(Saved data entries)
===============
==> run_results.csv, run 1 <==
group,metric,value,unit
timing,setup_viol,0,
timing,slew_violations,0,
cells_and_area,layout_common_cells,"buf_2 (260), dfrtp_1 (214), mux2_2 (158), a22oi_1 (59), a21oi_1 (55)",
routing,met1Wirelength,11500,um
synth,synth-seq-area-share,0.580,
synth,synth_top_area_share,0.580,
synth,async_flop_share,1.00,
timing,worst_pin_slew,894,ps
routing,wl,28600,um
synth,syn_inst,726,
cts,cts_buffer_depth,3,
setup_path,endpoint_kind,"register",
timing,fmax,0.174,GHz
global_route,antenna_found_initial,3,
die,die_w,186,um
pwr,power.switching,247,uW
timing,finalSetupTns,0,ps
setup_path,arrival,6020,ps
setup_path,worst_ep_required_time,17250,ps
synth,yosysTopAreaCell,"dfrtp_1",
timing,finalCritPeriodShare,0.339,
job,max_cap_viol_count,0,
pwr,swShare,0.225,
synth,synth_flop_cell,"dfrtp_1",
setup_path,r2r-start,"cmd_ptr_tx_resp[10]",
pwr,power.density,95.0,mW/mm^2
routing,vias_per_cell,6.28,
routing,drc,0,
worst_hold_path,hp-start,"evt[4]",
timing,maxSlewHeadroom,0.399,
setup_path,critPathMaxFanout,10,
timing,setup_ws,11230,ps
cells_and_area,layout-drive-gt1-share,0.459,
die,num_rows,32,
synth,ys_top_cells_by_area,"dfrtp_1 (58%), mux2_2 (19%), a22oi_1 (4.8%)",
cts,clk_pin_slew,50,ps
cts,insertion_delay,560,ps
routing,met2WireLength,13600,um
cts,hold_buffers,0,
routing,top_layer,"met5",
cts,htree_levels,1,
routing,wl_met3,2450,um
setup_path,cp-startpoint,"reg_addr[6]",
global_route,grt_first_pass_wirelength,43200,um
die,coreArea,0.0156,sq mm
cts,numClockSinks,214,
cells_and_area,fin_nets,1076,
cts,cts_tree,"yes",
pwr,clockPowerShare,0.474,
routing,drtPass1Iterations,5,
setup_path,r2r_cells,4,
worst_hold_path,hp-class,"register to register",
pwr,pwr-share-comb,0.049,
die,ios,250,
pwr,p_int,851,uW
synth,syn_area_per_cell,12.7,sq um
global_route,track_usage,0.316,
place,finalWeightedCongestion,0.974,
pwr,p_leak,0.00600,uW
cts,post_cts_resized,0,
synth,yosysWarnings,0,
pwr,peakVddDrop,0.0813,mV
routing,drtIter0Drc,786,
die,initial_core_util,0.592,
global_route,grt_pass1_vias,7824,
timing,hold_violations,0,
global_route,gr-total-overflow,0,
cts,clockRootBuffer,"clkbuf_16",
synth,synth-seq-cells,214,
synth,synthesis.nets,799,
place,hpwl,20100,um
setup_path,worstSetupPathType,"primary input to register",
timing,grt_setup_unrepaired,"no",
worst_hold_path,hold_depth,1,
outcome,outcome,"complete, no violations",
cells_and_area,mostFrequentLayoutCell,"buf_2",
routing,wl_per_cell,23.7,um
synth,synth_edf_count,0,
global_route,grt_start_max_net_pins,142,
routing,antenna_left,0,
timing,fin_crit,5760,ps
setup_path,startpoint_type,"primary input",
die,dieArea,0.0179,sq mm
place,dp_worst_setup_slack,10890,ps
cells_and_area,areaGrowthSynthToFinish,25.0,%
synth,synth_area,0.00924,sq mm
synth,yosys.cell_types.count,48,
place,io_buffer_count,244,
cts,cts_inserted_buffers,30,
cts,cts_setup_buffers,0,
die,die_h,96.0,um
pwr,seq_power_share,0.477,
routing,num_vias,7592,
===============
What is needed here is one number: how many lines of the entries hold the string "register".

3